Although most studies in this review confirmed that these children had fine motor impairments throughout the treatment period, we could not confirm the course of progression of these skills over time, as some longitudinal studies indicated their improvement, while others indicated their deterioration. As for post-treatment, the included studies assessed fine motor skills at various times ranging from a few months to several years off-treatment, making it difficult to confirm the extent to which these skills have deteriorated.

Some research gaps were identified in our scoping review. First, there could be some risk of bias in the results of this review due to the lack of a control group in several studies [10, 25, 27, 29, 31, 40, 41, 43, 44, 49]. Indeed, ten of the included studies did not have a control group, but they compared their results with normative values. Gaul and Issartel [67] claimed that during early school age children’s proficiency in fine motor skills did not progress at the rate expected by normative data. Accordingly, further studies with matched age- and sex-control groups are highly recommended.

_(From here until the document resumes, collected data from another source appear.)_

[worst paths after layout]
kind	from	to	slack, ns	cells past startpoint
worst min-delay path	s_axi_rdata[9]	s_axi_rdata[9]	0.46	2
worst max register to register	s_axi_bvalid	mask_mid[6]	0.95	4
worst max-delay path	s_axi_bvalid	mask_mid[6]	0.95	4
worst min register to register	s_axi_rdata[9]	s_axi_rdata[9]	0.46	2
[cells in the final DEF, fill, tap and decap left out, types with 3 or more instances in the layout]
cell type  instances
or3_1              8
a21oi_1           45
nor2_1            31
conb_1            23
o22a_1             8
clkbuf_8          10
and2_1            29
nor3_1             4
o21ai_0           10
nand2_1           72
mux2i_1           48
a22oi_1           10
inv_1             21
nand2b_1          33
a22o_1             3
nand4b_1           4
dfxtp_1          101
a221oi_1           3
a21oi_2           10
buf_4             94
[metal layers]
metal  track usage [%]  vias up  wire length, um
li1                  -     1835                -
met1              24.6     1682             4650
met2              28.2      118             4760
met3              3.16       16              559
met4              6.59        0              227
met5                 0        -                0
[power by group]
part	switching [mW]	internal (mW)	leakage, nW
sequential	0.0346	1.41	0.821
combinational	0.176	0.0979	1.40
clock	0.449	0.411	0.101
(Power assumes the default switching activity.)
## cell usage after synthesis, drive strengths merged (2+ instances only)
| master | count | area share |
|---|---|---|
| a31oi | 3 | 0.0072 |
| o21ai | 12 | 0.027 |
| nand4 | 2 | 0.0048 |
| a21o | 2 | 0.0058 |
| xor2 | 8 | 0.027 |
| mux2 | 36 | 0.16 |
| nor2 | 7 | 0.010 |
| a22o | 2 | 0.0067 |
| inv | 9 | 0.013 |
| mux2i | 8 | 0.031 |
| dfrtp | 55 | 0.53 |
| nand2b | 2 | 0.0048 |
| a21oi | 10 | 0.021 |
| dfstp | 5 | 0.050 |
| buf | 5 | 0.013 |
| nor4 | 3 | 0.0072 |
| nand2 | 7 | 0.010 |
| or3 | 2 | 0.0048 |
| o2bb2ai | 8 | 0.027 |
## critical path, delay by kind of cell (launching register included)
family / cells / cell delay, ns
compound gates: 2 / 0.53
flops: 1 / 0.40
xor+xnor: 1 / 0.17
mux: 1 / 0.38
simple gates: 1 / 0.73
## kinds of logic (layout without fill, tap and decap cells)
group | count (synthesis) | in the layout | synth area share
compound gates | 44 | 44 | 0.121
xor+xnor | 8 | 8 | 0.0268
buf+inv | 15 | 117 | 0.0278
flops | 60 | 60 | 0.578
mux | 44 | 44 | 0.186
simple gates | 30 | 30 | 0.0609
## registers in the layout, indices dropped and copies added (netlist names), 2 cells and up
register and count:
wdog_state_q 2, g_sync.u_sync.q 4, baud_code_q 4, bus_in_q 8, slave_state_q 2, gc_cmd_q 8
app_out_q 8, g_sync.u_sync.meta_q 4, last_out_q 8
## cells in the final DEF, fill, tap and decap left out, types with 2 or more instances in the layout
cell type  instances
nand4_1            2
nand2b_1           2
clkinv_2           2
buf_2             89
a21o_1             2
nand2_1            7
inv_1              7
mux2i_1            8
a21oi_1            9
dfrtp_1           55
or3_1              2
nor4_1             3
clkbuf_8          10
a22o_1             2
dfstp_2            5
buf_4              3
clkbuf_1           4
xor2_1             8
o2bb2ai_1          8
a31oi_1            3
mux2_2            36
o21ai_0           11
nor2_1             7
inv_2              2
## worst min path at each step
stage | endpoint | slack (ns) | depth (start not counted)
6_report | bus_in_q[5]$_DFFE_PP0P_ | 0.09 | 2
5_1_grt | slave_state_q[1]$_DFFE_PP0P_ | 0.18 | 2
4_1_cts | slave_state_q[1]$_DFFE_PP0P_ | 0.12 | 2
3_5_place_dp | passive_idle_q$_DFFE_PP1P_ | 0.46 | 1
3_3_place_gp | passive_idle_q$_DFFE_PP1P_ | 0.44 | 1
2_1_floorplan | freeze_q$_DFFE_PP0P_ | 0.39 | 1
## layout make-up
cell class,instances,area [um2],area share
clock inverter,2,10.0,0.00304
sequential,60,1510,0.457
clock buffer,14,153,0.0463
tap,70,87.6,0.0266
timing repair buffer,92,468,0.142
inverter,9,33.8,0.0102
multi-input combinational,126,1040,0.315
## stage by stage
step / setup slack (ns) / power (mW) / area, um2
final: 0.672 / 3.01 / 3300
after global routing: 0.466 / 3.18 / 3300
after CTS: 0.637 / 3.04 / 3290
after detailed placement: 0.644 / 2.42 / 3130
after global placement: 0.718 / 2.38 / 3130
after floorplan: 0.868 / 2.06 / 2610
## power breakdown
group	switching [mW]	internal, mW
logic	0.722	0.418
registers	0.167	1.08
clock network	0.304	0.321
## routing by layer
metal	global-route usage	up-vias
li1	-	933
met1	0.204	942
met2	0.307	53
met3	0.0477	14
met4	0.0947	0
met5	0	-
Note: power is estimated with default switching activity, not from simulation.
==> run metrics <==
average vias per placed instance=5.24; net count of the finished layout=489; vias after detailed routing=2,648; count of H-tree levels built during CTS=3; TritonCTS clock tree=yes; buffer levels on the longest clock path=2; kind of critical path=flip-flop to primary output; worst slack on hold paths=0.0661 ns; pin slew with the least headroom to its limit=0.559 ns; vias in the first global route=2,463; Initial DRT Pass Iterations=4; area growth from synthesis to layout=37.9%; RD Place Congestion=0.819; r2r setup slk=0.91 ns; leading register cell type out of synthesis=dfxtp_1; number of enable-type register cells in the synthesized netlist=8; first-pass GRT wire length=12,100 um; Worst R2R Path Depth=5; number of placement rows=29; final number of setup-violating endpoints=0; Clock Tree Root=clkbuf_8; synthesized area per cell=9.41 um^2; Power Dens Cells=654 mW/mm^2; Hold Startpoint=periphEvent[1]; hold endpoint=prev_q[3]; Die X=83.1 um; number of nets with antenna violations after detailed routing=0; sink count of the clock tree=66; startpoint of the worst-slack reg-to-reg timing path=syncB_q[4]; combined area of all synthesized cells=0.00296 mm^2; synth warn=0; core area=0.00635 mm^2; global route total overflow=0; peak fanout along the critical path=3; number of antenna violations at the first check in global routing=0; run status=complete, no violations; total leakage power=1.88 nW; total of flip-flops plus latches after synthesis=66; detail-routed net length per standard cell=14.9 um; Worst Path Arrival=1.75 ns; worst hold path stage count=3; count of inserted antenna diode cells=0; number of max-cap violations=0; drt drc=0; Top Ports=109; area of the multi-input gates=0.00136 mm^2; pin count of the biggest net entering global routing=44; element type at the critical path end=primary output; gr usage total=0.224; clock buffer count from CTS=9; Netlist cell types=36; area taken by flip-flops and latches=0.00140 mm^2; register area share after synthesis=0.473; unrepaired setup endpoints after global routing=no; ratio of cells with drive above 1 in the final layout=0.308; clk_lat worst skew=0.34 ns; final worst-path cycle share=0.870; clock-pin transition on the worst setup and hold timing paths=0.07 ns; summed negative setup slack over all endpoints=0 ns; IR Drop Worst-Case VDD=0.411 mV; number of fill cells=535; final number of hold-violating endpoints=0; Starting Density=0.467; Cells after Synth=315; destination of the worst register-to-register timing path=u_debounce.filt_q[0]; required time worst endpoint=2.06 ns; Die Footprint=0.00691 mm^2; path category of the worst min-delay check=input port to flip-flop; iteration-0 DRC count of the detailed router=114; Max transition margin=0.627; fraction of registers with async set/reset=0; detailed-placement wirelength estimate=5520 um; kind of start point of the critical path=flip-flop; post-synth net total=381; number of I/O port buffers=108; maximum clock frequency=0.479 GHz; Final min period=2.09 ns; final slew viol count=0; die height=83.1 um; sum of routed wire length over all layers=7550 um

Second, the articles included in this review encompassed a wide range of different assessment measures that precluded the interpretation and generalization of results. Third, the relatively broad age range of the included studies including children and adolescents added further to the complexity of interpretation and analysis. Another possible limitation is the great variation of the evaluation time across reviewed studies, either during or after treatment. In addition, language bias might exist as the review was restricted to articles published in English. Moreover, one study in this review included ALL patients/survivors who were either actively receiving maintenance therapy or off-medical treatment.

Recommendations

The findings from this scoping review highlight some important areas for future research in children diagnosed with ALL. Regular evaluation of fine motor performance along the course of chemotherapy could identify early impairments. The multidisciplinary cancer team, including physical and occupational therapists, has a crucial role in detecting and providing the optimal intervention program. Upper extremity strengthening and occupational therapy training are prompted to preserve muscle strength and to minimize future fine motor problems along the course of chemotherapeutic treatment. More work is needed to identify comprehensive, clinically relevant measurement tools that can truly reflect a real picture of all aspects of fine motor performance, including school-related fine motor tasks where children spend a large portion of their time. Evaluation of neuropathy induced by chemotherapeutic agents in children and adolescents with ALL during and after completion of treatment needs to be addressed in upcoming studies. In addition to the main potential risk factors such as age, gender, and risk classification, some other external factors may negatively impact the development of fine motor skills, such as the duration of hospitalization, the effect of fatigue, and time away from school. Consequently, addressing the causal relationship between the potential risk factors that may influence fine motor performance in future studies is recommended.

Conclusion

In conclusion, this study provides an updated summary of fine motor difficulties in the pediatric population with ALL. Results from this review indicate that those children experienced fine motor limitations and upper extremity weakness either during or after cessation of treatment. However, there is little evidence regarding the risk factors that may impair muscle strength and motor performance.

Overall, early physical rehabilitation is recommended once these children are admitted in an attempt to minimize the complications of therapeutic agents.